On Thu, Jul 30, 2020 at 02:48:44PM -0400, Steven Sistare wrote:
> On 7/30/2020 12:52 PM, Daniel P. Berrangé wrote:
> > On Thu, Jul 30, 2020 at 08:14:04AM -0700, Steve Sistare wrote:
> >> Improve and extend the qemu functions that save and restore VM state so a
> >> guest may be suspended and resumed with minimal pause time.  qemu may be
> >> updated to a new version in between.
> >>
> >> The first set of patches adds the cprsave and cprload commands to save and
> >> restore VM state, and allow the host kernel to be updated and rebooted in
> >> between.  The VM must create guest RAM in a persistent shared memory file,
> >> such as /dev/dax0.0 or persistant /dev/shm PKRAM as proposed in 
> >> https://lore.kernel.org/lkml/1588812129-8596-1-git-send-email-anthony.yzn...@oracle.com/
> >>
> >> cprsave stops the VCPUs and saves VM device state in a simple file, and
> >> thus supports any type of guest image and block device.  The caller must
> >> not modify the VM's block devices between cprsave and cprload.
> >>
> >> cprsave and cprload support guests with vfio devices if the caller first
> >> suspends the guest by issuing guest-suspend-ram to the qemu guest agent.
> >> The guest drivers suspend methods flush outstanding requests and re-
> >> initialize the devices, and thus there is no device state to save and
> >> restore.
> >>
> >>    1 savevm: add vmstate handler iterators
> >>    2 savevm: VM handlers mode mask
> >>    3 savevm: QMP command for cprsave
> >>    4 savevm: HMP Command for cprsave
> >>    5 savevm: QMP command for cprload
> >>    6 savevm: HMP Command for cprload
> >>    7 savevm: QMP command for cprinfo
> >>    8 savevm: HMP command for cprinfo
> >>    9 savevm: prevent cprsave if memory is volatile
> >>   10 kvmclock: restore paused KVM clock
> >>   11 cpu: disable ticks when suspended
> >>   12 vl: pause option
> >>   13 gdbstub: gdb support for suspended state
> >>
> >> The next patches add a restart method that eliminates the persistent memory
> >> constraint, and allows qemu to be updated across the restart, but does not
> >> allow host reboot.  Anonymous memory segments used by the guest are
> >> preserved across a re-exec of qemu, mapped at the same VA, via a proposed
> >> madvise(MADV_DOEXEC) option in the Linux kernel.  See
> >> https://lore.kernel.org/lkml/1595869887-23307-1-git-send-email-anthony.yzn...@oracle.com/
> >>
> >>   14 savevm: VMS_RESTART and cprsave restart
> >>   15 vl: QEMU_START_FREEZE env var
> >>   16 oslib: add qemu_clr_cloexec
> >>   17 util: env var helpers
> >>   18 osdep: import MADV_DOEXEC
> >>   19 memory: ram_block_add cosmetic changes
> >>   20 vl: add helper to request re-exec
> >>   21 exec, memory: exec(3) to restart
> >>   22 char: qio_channel_socket_accept reuse fd
> >>   23 char: save/restore chardev socket fds
> >>   24 ui: save/restore vnc socket fds
> >>   25 char: save/restore chardev pty fds
> > 
> > Keeping FDs open across re-exec is a nice trick, but how are you dealing
> > with the state associated with them, most especially the TLS encryption
> > state ? AFAIK, there's no way to serialize/deserialize the TLS state that
> > GNUTLS maintains, and the patches don't show any sign of dealing with
> > this.
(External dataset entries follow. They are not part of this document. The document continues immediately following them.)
==> config.mk <==
export PLATFORM = sky130hd
export DESIGN_NAME = alu_issue_ctrl
export DESIGN_NICKNAME = d
export VERILOG_FILES = /design/src/rtl/alu_issue_ctrl.sv
export SDC_FILE = /design/constraint.sdc
export NUM_CORES = 1
export LEC_CHECK = 0
export ABC_AREA = 0
export CAP_MARGIN = 10
export CORE_ASPECT_RATIO = 0.75
export CORE_UTILIZATION = 38
export CTS_CLUSTER_SIZE = 28
export DETAILED_ROUTE_END_ITERATION = 6
export PLACE_DENSITY = 0.71
export RECOVER_POWER = 100
export SETUP_SLACK_MARGIN = 0.05
export SKIP_CTS_REPAIR_TIMING = 1
export SKIP_LAST_GASP = 1
export SLEW_MARGIN = 20
export SYNTH_ARGS = -nofsm -noshare
export SYNTH_HDL_FRONTEND = slang
export SYNTH_SLANG_ARGS = --single-unit
==> constraint.sdc <==
create_clock -name clk -period 3 [get_ports clk]
set_clock_uncertainty 0.1 [all_clocks]
set_input_delay 0.6 -clock clk [delete_from_list [all_inputs] [get_ports clk]]
set_output_delay 0.6 -clock clk [all_outputs]
set_load 0.05 [all_outputs]
--- config.mk ---
export PLATFORM = sky130hd
export DESIGN_NAME = fsm_sequencer_flat
export DESIGN_NICKNAME = d
export VERILOG_FILES = /design/src/rtl/fsm_sequencer_pkg.sv /design/src/rtl/fsm_sequencer_if.sv /design/src/rtl/fsm_sequencer_lsb_index_enc.sv /design/src/rtl/fsm_sequencer.sv /design/src/flat_wrapper.sv
export SDC_FILE = /design/constraint.sdc
export NUM_CORES = 1
export LEC_CHECK = 0
export CAP_MARGIN = 40
export CELL_PAD_IN_SITES_DETAIL_PLACEMENT = 1
export CELL_PAD_IN_SITES_GLOBAL_PLACEMENT = 1
export CORE_ASPECT_RATIO = 0.6
export CORE_UTILIZATION = 40
export CTS_CLUSTER_DIAMETER = 30
export CTS_CLUSTER_SIZE = 30
export DETAILED_ROUTE_END_ITERATION = 16
export PLACE_DENSITY = 0.83
export SKIP_CTS_REPAIR_TIMING = 1
export SLEW_MARGIN = 20
export SYNTH_ARGS = -nofsm -noshare
export SYNTH_HDL_FRONTEND = slang
export SYNTH_SLANG_ARGS = --single-unit
--- constraint.sdc ---
create_clock -name clk -period 6.03 [get_ports clk]
set_input_delay 0.603 -clock clk [delete_from_list [all_inputs] [get_ports clk]]
set_output_delay 0.603 -clock clk [all_outputs]
set_load 0.02 [all_outputs]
IOW it looks like while the FD will be preserved, any TLS session
> > running on it will fail.
> 
> I had not considered TLS.  If a non-qemu library maintains connection state, 
> then
> we won't be able to support it for live update until the library provides 
> interfaces
> to serialize the state.
> 
> For qemu objects, so far vmstate has been adequate to represent the devices 
> with
> descriptors that we preserve.

My main concern about this series is that there is an implicit assumption
that QEMU is *not* configured with certain features that are not handled
If QEMU is using one of the unsupported features, I don't see anything in
the series which attempts to prevent the actions.
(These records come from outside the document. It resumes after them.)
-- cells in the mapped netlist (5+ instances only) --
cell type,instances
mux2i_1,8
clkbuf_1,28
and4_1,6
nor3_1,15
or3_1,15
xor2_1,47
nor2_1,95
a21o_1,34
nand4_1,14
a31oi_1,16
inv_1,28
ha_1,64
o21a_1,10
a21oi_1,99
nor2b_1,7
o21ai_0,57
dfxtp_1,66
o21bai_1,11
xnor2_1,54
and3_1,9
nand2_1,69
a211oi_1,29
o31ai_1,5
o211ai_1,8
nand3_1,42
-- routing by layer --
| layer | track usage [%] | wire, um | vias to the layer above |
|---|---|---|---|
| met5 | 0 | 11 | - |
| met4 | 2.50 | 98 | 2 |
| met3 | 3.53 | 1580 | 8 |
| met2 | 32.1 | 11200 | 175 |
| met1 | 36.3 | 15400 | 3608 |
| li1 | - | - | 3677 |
===== src/rtl/diferential_pkg.sv =====
// -----------------------------------------------------------------------------
// diferential_pkg
// Shared definitions for the serial configuration loader that feeds the
// mux-cell fabric: default fabric geometry, the frame sync pattern, the
// loader state encoding and a row-major cell index helper.
// -----------------------------------------------------------------------------
package diferential_pkg;

    localparam int DEF_ROWS     = 3;
    localparam int DEF_COLS     = 3;
    localparam int DEF_CFG_BITS = 4;

    // Frame sync nibble, sent MSB-first ahead of the payload.
    localparam logic [DEF_CFG_BITS-1:0] DEF_SYNC = 4'b1010;

    typedef enum logic [1:0] {
        HUNT  = 2'd0,
        LOAD  = 2'd1,
        CHECK = 2'd2
    } state_t;

    // Row-major position of cell (r,c); (0,0) is the first cell on the wire
    // and occupies the lowest config slot.
    function automatic int cell_index(input int r, input int c, input int cols);
        return r * cols + c;
    endfunction

endpackage
**src/rtl/button_debounce.sv**
```systemverilog
// Push-button debouncer: two-flop synchronizer, then a four-state qualifier that accepts a
// new level only after STABLE_CNT consecutive agreeing samples, with registered press/release strobes.
module button_debounce #(
  parameter int STABLE_CNT = 1000000,
  parameter int CNT_W      = 20
) (
  input  logic clock,
  input  logic reset,
  input  logic btn_in,
  output logic btn_level,
  output logic btn_pulse,
  output logic btn_release
);

  typedef enum logic [1:0] {
    IDLE,
    WAIT_PRESS,
    PRESSED,
    WAIT_RELEASE
  } state_t;

  localparam logic [CNT_W-1:0] CNT_LAST = CNT_W'(STABLE_CNT - 1);
  localparam logic [CNT_W-1:0] CNT_ONE  = CNT_W'(1);

  state_t           state;
  state_t           state_nxt;
  logic [CNT_W-1:0] cnt;
  logic [CNT_W-1:0] cnt_nxt;
  logic             s1;
  logic             btn_s;
  logic             level_nxt;
  logic             pulse_nxt;
  logic             release_nxt;

  // btn_in is asynchronous; nothing downstream may look at it before these two flops.
  always_ff @(posedge clock or posedge reset) begin
    if (reset) begin
      s1    <= 1'b0;
      btn_s <= 1'b0;
    end else begin
      s1    <= btn_in;
      btn_s <= s1;
    end
  end

  always_ff @(posedge clock or posedge reset) begin
    if (reset) begin
      state       <= IDLE;
      cnt         <= '0;
      btn_level   <= 1'b0;
      btn_pulse   <= 1'b0;
      btn_release <= 1'b0;
    end else begin
      state       <= state_nxt;
      cnt         <= cnt_nxt;
      btn_level   <= level_nxt;
      btn_pulse   <= pulse_nxt;
      btn_release <= release_nxt;
    end
  end

  // The first disagreeing sample, taken in IDLE/PRESSED, already counts as sample one.
  always_comb begin
    state_nxt = state;
    cnt_nxt   = '0;
    case (state)
      IDLE: begin
        if (btn_s) begin
          state_nxt = WAIT_PRESS;
          cnt_nxt   = CNT_ONE;
        end
      end
      WAIT_PRESS: begin
        if (!btn_s) begin
          state_nxt = IDLE;
        end else if (cnt == CNT_LAST) begin
          state_nxt = PRESSED;
        end else begin
          cnt_nxt = cnt + CNT_ONE;
        end
      end
      PRESSED: begin
        if (!btn_s) begin
          state_nxt = WAIT_RELEASE;
          cnt_nxt   = CNT_ONE;
        end
      end
      WAIT_RELEASE: begin
        if (btn_s) begin
          state_nxt = PRESSED;
        end else if (cnt == CNT_LAST) begin
          state_nxt = IDLE;
        end else begin
          cnt_nxt = cnt + CNT_ONE;
        end
      end
      default: begin
        state_nxt = IDLE;
      end
    endcase
  end

  always_comb begin
    level_nxt   = btn_level;
    pulse_nxt   = 1'b0;
    release_nxt = 1'b0;
    case (state)
      WAIT_PRESS: begin
        if (btn_s && (cnt == CNT_LAST)) begin
          level_nxt = 1'b1;
          pulse_nxt = 1'b1;
        end
      end
      WAIT_RELEASE: begin
        if (!btn_s && (cnt == CNT_LAST)) begin
          level_nxt   = 1'b0;
          release_nxt = 1'b1;
        end
      end
      IDLE, PRESSED: begin
        level_nxt = btn_level;
      end
      default: begin
        level_nxt = 1'b0;
      end
    endcase
  end

endmodule

```
### src/flat_wrapper.sv
// flat-port wrapper written by rule: the top's interface ports become plain ports
module apb_fsm_controller_flat 
  (Hclk, Hresetn, bus_valid, bus_Haddr, bus_Haddr1, bus_Haddr2, bus_Hwdata, bus_Hwdata1, bus_Hwdata2, bus_Prdata, bus_Hwrite, bus_Hwritereg, bus_tempselx, bus_Pwrite, bus_Penable, bus_Pselx, bus_Paddr, bus_Pwdata, bus_Hreadyout);
  apb_fsm_controller_if bus_i ();
  input  logic Hclk;
  input  logic Hresetn;
  input wire logic [$bits(bus_i.valid)-1:0] bus_valid;
  input wire logic [$bits(bus_i.Haddr)-1:0] bus_Haddr;
  input wire logic [$bits(bus_i.Haddr1)-1:0] bus_Haddr1;
  input wire logic [$bits(bus_i.Haddr2)-1:0] bus_Haddr2;
  input wire logic [$bits(bus_i.Hwdata)-1:0] bus_Hwdata;
  input wire logic [$bits(bus_i.Hwdata1)-1:0] bus_Hwdata1;
  input wire logic [$bits(bus_i.Hwdata2)-1:0] bus_Hwdata2;
  input wire logic [$bits(bus_i.Prdata)-1:0] bus_Prdata;
  input wire logic [$bits(bus_i.Hwrite)-1:0] bus_Hwrite;
  input wire logic [$bits(bus_i.Hwritereg)-1:0] bus_Hwritereg;
  input wire logic [$bits(bus_i.tempselx)-1:0] bus_tempselx;
  output wire logic [$bits(bus_i.Pwrite)-1:0] bus_Pwrite;
  output wire logic [$bits(bus_i.Penable)-1:0] bus_Penable;
  output wire logic [$bits(bus_i.Pselx)-1:0] bus_Pselx;
  output wire logic [$bits(bus_i.Paddr)-1:0] bus_Paddr;
  output wire logic [$bits(bus_i.Pwdata)-1:0] bus_Pwdata;
  output wire logic [$bits(bus_i.Hreadyout)-1:0] bus_Hreadyout;
  assign bus_i.valid = bus_valid;
  assign bus_i.Haddr = bus_Haddr;
  assign bus_i.Haddr1 = bus_Haddr1;
  assign bus_i.Haddr2 = bus_Haddr2;
  assign bus_i.Hwdata = bus_Hwdata;
  assign bus_i.Hwdata1 = bus_Hwdata1;
  assign bus_i.Hwdata2 = bus_Hwdata2;
  assign bus_i.Prdata = bus_Prdata;
  assign bus_i.Hwrite = bus_Hwrite;
  assign bus_i.Hwritereg = bus_Hwritereg;
  assign bus_i.tempselx = bus_tempselx;
  assign bus_Pwrite = bus_i.Pwrite;
  assign bus_Penable = bus_i.Penable;
  assign bus_Pselx = bus_i.Pselx;
  assign bus_Paddr = bus_i.Paddr;
  assign bus_Pwdata = bus_i.Pwdata;
  assign bus_Hreadyout = bus_i.Hreadyout;
  apb_fsm_controller u_core (.Hclk(Hclk), .Hresetn(Hresetn), .bus(bus_i));
endmodule
$ cat config.mk
export PLATFORM = sky130hd
export DESIGN_NAME = uart_rx_deserializer_flat
export DESIGN_NICKNAME = d
export VERILOG_FILES = /design/src/rtl/uart_rx_deserializer_if.sv /design/src/rtl/uart_rx_deserializer.sv /design/src/flat_wrapper.sv
export SDC_FILE = /design/constraint.sdc
export NUM_CORES = 1
export LEC_CHECK = 0
export CORE_UTILIZATION = 34
export CTS_CLUSTER_DIAMETER = 100
export DETAILED_ROUTE_END_ITERATION = 6
export GPL_TIMING_DRIVEN = 0
export PLACE_DENSITY_LB_ADDON = 0.25
export REMOVE_ABC_BUFFERS = 1
export SKIP_CTS_REPAIR_TIMING = 1
export SLEW_MARGIN = 20
export SYNTH_ARGS = -nofsm -noshare
export SYNTH_HDL_FRONTEND = slang
export SYNTH_SLANG_ARGS = --single-unit
export TNS_END_PERCENT = 1
$ cat constraint.sdc
create_clock -name CLK -period 1.5 [get_ports CLK]
set_input_delay 0.3 -clock CLK [delete_from_list [all_inputs] [get_ports CLK]]
set_output_delay 0.3 -clock CLK [all_outputs]
set_load 0.01 [all_outputs]
$ cat src/rtl/uart_rx_deserializer_if.sv
// Signal bundle between the UART receiver and its surroundings: serial line,
// oversample tick, frame format controls and the received-word outputs.
interface uart_rx_deserializer_if #(
  parameter int DATA_WIDTH = 8
);
  logic                  RX_IN;
  logic                  SAMPLE_EN;
  logic                  PAR_EN;
  logic                  PAR_TYP;
  logic [DATA_WIDTH-1:0] DATA_OUT;
  logic                  DATA_VALID;
  logic                  PAR_ERR;
  logic                  STOP_ERR;
  logic                  BUSY;

  // Driver of the line and format controls; observer of the received word.
  modport master (
    output RX_IN, SAMPLE_EN, PAR_EN, PAR_TYP,
    input  DATA_OUT, DATA_VALID, PAR_ERR, STOP_ERR, BUSY
  );

  // The receiver itself.
  modport slave (
    input  RX_IN, SAMPLE_EN, PAR_EN, PAR_TYP,
    output DATA_OUT, DATA_VALID, PAR_ERR, STOP_ERR, BUSY
  );
endinterface
==> config.mk <==
export PLATFORM = sky130hd
export DESIGN_NAME = frv_gpr_writer
export DESIGN_NICKNAME = d
export VERILOG_FILES = /design/src/rtl/frv_gpr_writer_pkg.sv /design/src/rtl/frv_gpr_wr_fifo.sv /design/src/rtl/frv_gpr_writer.sv
export SDC_FILE = /design/constraint.sdc
export NUM_CORES = 1
export LEC_CHECK = 0
export BUFFER_PORTS_ARGS = -buffer_cell sky130_fd_sc_hd__buf_2
export CAP_MARGIN = 20
export CORE_UTILIZATION = 48
export CTS_CLUSTER_DIAMETER = 60
export CTS_CLUSTER_SIZE = 40
export DETAILED_ROUTE_END_ITERATION = 10
export PLACE_DENSITY = 0.77
export SLEW_MARGIN = 20
export SYNTH_ARGS = -nofsm -noshare
export SYNTH_HDL_FRONTEND = slang
export SYNTH_SLANG_ARGS = --single-unit
==> constraint.sdc <==
create_clock -name g_clk -period 4.5 [get_ports g_clk]
set_input_delay 1.125 -clock g_clk [delete_from_list [all_inputs] [get_ports g_clk]]
set_output_delay 1.125 -clock g_clk [all_outputs]
set_load 0.005 [all_outputs]
==> src/rtl/frv_gpr_writer_pkg.sv <==
// ----------------------------------------------------------------------------
// frv_gpr_writer_pkg
//   Shared types and helpers for the GPR write-side master.
//   - gpr_wr_req_t : one GPR write request {wide, addr, wdata}
//   - wr_src_e     : which source owns the GPR write port in a given cycle
//   - gpr_norm_addr: forces wide destinations to the even register of the pair
//   - gpr_mask     : one-hot (or two-hot for wide) register mask, x0 excluded
// ----------------------------------------------------------------------------
package frv_gpr_writer_pkg;

    localparam int unsigned GPR_ADDR_W = 5;
    localparam int unsigned GPR_NUM    = 32;

    typedef struct packed {
        logic                  wide;
        logic [GPR_ADDR_W-1:0] addr;
        logic [63:0]           wdata;
    } gpr_wr_req_t;

    typedef enum logic [1:0] {
        SRC_NONE = 2'd0,
        SRC_PIPE = 2'd1,
        SRC_LONG = 2'd2
    } wr_src_e;

    function automatic logic [GPR_ADDR_W-1:0] gpr_norm_addr(
        input logic                  wide,
        input logic [GPR_ADDR_W-1:0] addr
    );
        return wide ? {addr[GPR_ADDR_W-1:1], 1'b0} : addr;
    endfunction

    // x0 is hard-wired zero, so its bit is never part of a mask.
    function automatic logic [GPR_NUM-1:0] gpr_mask(
        input logic                  wide,
        input logic [GPR_ADDR_W-1:0] addr
    );
        logic [GPR_ADDR_W-1:0] base;
        logic [GPR_NUM-1:0]    m;
        base    = gpr_norm_addr(wide, addr);
        m       = '0;
        m[base] = 1'b1;
        if (wide) begin
            m[base | GPR_ADDR_W'(1)] = 1'b1;
        end
        m[0] = 1'b0;
        return m;
    endfunction

endpackage

==> src/rtl/frv_gpr_wr_fifo.sv <==
// ----------------------------------------------------------------------------
// frv_gpr_wr_fifo
//   Synchronous FIFO of gpr_wr_req_t used to buffer long-latency results.
//   Ports:
//     clk_i, rst_i  : clock, synchronous active-high reset (empties the FIFO)
//     push_i        : write push_data_i (accepted when not full, or when full
//                     and popping in the same cycle)
//     push_data_i   : request to enqueue
//     pop_i         : drop the head entry (ignored when empty)
//     head_o        : current head entry
//     full_o/empty_o: occupancy flags, derived from registered count
// ----------------------------------------------------------------------------
module frv_gpr_wr_fifo
    import frv_gpr_writer_pkg::*;
#(
    parameter int unsigned DEPTH = 2
) (
    input  logic        clk_i,
    input  logic        rst_i,
    input  logic        push_i,
    input  gpr_wr_req_t push_data_i,
    input  logic        pop_i,
    output gpr_wr_req_t head_o,
    output logic        full_o,
    output logic        empty_o
);

    localparam int unsigned PTR_W = (DEPTH > 1) ? $clog2(DEPTH) : 1;
    localparam int unsigned CNT_W = PTR_W + 1;

    gpr_wr_req_t      mem_q [DEPTH];
    logic [PTR_W-1:0] wr_ptr_q, rd_ptr_q;
    logic [CNT_W-1:0] count_q;
    logic             do_push, do_pop;

    assign full_o  = (count_q == CNT_W'(DEPTH));
    assign empty_o = (count_q == '0);
    assign head_o  = mem_q[rd_ptr_q];

    assign do_pop  = pop_i && !empty_o;
    assign do_push = push_i && (!full_o || do_pop);

    always_ff @(posedge clk_i) begin
        if (rst_i) begin
            wr_ptr_q <= '0;
            rd_ptr_q <= '0;
            count_q  <= '0;
        end else begin
            if (do_push) begin
                wr_ptr_q <= wr_ptr_q + PTR_W'(1);
            end
            if (do_pop) begin
                rd_ptr_q <= rd_ptr_q + PTR_W'(1);
            end
            case ({do_push, do_pop})
                2'b10:   count_q <= count_q + CNT_W'(1);
                2'b01:   count_q <= count_q - CNT_W'(1);
                default: count_q <= count_q;
            endcase
        end
    end

    // Storage needs no reset: the count alone decides what is valid.
    always_ff @(posedge clk_i) begin
        if (do_push) begin
            mem_q[wr_ptr_q] <= push_data_i;
        end
    end

endmodule
$ cat src/rtl/phase_onehot_chk.sv
// Combinational phase-bus integrity check: one-hot validity and phase-0 compare.
// Only compiled and used when PHASE_CHECK_EN is defined.
`ifdef PHASE_CHECK_EN
module phase_onehot_chk
    import phase_round_ctrl_pkg::*;
(
    input  logic [PHASE_W-1:0] phase,
    output logic               onehot_ok,
    output logic               at_phase0
);

    assign onehot_ok = ($countones(phase) == 1);
    assign at_phase0 = (phase == PHASE0);

endmodule
`endif

$ cat src/rtl/phase_round_ctrl.sv
// Runs a requested number of six-phase rounds on the timing generator, then pulses done.
// Optional phase-integrity checking is enabled with the PHASE_CHECK_EN macro.
//
//   state | meaning
//   IDLE  | generator parked at phase 0, waiting for start
//   RUN   | generator counting (unless hold), rounds counted at phase-5 wrap
//   DONE  | one-cycle done pulse, then back to IDLE
module phase_round_ctrl
    import phase_round_ctrl_pkg::*;
#(
    parameter int RW = 4
) (
    input  logic               clk,
    input  logic               rstb,
    input  logic               start,
    input  logic [RW-1:0]      rounds,
    input  logic               hold,
    input  logic [PHASE_W-1:0] phase_in,
    output logic               cnt_en,
    output logic               busy,
    output logic               done,
    output logic [RW-1:0]      round_cnt,
    output logic               phase_err
);

    state_t        state;
    logic [RW-1:0] remaining;
    logic          start_ok;
    logic          round_end;

    assign cnt_en    = (state == RUN) && !hold;
    assign busy      = (state != IDLE);
    // The generator wraps to phase 0 on the same edge that completes a round.
    assign round_end = cnt_en && (phase_in == PHASE5);

`ifdef PHASE_CHECK_EN
    logic onehot_ok;
    logic at_phase0;
    logic err_set;

    phase_onehot_chk u_chk (
        .phase     (phase_in),
        .onehot_ok (onehot_ok),
        .at_phase0 (at_phase0)
    );

    assign start_ok = at_phase0;
    assign err_set  = !onehot_ok || ((state == IDLE) && start && !at_phase0);

    always_ff @(posedge clk or negedge rstb) begin
        if (!rstb) begin
            phase_err <= 1'b0;
        end else if (err_set) begin
            phase_err <= 1'b1;
        end
    end
`else
    assign start_ok  = 1'b1;
    assign phase_err = 1'b0;
`endif

    always_ff @(posedge clk or negedge rstb) begin
        if (!rstb) begin
            state     <= IDLE;
            remaining <= '0;
            round_cnt <= '0;
            done      <= 1'b0;
        end else begin
            done <= 1'b0;
            case (state)
                IDLE: begin
                    if (start && start_ok) begin
                        round_cnt <= '0;
                        if (rounds == '0) begin
                            state <= DONE;
                            done  <= 1'b1;
                        end else begin
                            remaining <= rounds;
                            state     <= RUN;
                        end
                    end
                end
                RUN: begin
                    if (round_end) begin
                        round_cnt <= round_cnt + 1'b1;
                        remaining <= remaining - 1'b1;
                        if (remaining == RW'(1)) begin
                            state <= DONE;
                            done  <= 1'b1;
                        end
                    end
                end
                DONE: begin
                    state <= IDLE;
                end
                default: begin
                    state <= IDLE;
                end
            endcase
        end
    end

endmodule

$ cat config.mk
export PLATFORM = sky130hd
export DESIGN_NAME = phase_round_ctrl
export DESIGN_NICKNAME = d
export VERILOG_FILES = /design/src/rtl/phase_round_ctrl_pkg.sv /design/src/rtl/phase_onehot_chk.sv /design/src/rtl/phase_round_ctrl.sv
export SDC_FILE = /design/constraint.sdc
export NUM_CORES = 1
export LEC_CHECK = 0
export CORE_MARGIN = 8
export CORE_UTILIZATION = 44
export DETAILED_ROUTE_END_ITERATION = 8
export PLACE_DENSITY = 0.75
export SLEW_MARGIN = 10
export SYNTH_ARGS = -nofsm -noshare
export SYNTH_HDL_FRONTEND = slang
export SYNTH_SLANG_ARGS = --single-unit
$ cat constraint.sdc
create_clock -name clk -period 1.55 [get_ports clk]
set_input_delay 0.155 -clock clk [delete_from_list [all_inputs] [get_ports clk]]
set_output_delay 0.155 -clock clk [all_outputs]
set_load 0.01 [all_outputs]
IOW, users can have an arbitrary QEMU config, attempt to use these new features,
the commands may well succeed, but the user is silently left with a broken QEMU.
Such silent failure modes are really undesirable as they'll lead to a never
ending stream of hard to diagnose bug reports for QEMU maintainers.

TLS is one example of this, the live upgrade  will "succeed", but the TLS
connections will be totally non-functional.